Updates the National Chapter of Delta Zeta Claims...

By Jen

Updates the National Chapter of Delta Zeta Claims...

Updates: The national chapter of Delta Zeta claims that its actions were misunderstood.

They didn’t boot all the plus-size and minority girls for failing to be thin and blond….they booted them for failing to recruit actively enough. It was just a total coincidence that only the thin, blond girls were asked to stay. Total coincidence! Really!

I do love to see a good backpedal. Burns so many calories, don’tcha know.

In other news, good seats are still available at the WXPN benefit I’ll be attending Thursday night.

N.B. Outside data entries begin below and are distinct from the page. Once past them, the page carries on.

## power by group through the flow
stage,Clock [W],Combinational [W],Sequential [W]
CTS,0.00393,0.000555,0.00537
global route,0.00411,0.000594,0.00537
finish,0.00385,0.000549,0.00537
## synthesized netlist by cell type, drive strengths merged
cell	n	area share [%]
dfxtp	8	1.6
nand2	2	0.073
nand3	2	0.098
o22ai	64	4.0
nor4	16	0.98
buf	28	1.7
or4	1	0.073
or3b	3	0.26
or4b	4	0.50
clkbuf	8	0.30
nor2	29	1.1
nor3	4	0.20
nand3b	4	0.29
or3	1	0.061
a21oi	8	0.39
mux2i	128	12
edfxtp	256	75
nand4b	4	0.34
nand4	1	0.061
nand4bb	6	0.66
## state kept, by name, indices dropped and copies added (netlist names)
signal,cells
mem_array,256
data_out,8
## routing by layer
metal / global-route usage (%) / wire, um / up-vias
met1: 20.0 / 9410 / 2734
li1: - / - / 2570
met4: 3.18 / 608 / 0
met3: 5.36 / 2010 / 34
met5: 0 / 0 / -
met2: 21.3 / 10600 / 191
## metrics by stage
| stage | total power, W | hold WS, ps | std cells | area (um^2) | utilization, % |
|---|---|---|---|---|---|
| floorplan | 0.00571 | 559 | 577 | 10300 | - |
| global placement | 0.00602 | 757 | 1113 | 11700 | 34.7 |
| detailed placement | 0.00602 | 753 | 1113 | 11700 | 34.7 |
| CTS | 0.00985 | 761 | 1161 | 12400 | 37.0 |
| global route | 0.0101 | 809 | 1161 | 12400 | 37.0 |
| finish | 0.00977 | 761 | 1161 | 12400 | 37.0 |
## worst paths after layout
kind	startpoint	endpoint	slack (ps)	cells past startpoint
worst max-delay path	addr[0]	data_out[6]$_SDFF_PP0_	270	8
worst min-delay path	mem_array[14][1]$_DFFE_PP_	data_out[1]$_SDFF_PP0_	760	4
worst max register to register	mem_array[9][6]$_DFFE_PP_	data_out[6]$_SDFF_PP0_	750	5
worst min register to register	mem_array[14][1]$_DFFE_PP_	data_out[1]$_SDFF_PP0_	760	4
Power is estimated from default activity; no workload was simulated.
$ cat constraint.sdc
current_design CRC

set clk_period 1.1
set clk_io_pct 0.2

create_clock -name clk0 -period $clk_period [get_ports {clk}]

set non_clock_inputs [all_inputs -no_clocks]
set_input_delay [expr $clk_period * $clk_io_pct] -clock clk0 $non_clock_inputs
set_output_delay [expr $clk_period * $clk_io_pct] -clock clk0 [all_outputs]
$ cat run.sh
#!/bin/bash
# OpenROAD 26Q1-2900-gdf79404cd8, Yosys 0.63+post, stock flow scripts
make -C /OpenROAD-flow-scripts/flow DESIGN_CONFIG=/design/flow/config.mk WORK_HOME=/design/flow/orfs finish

And now, for the most embarrassing thing I’ll ever admit on the Internet (and believe me when I tell you that that's saying something).

On Saturday morning, the girl got sick. Lethargic, glassy-eyed, complaining that her tummy hurt, not wanting to get dressed or off the couch. I gave her juice, bundled her in a blanket, and put on some Noggin. Eventually, it occurred to me to take her temperature.

It was 103.5.

Whoa.

So I called the pediatrician, where the triage nurse said that with belly pain and a fever like that, it was probably a good idea to head to the emergency room.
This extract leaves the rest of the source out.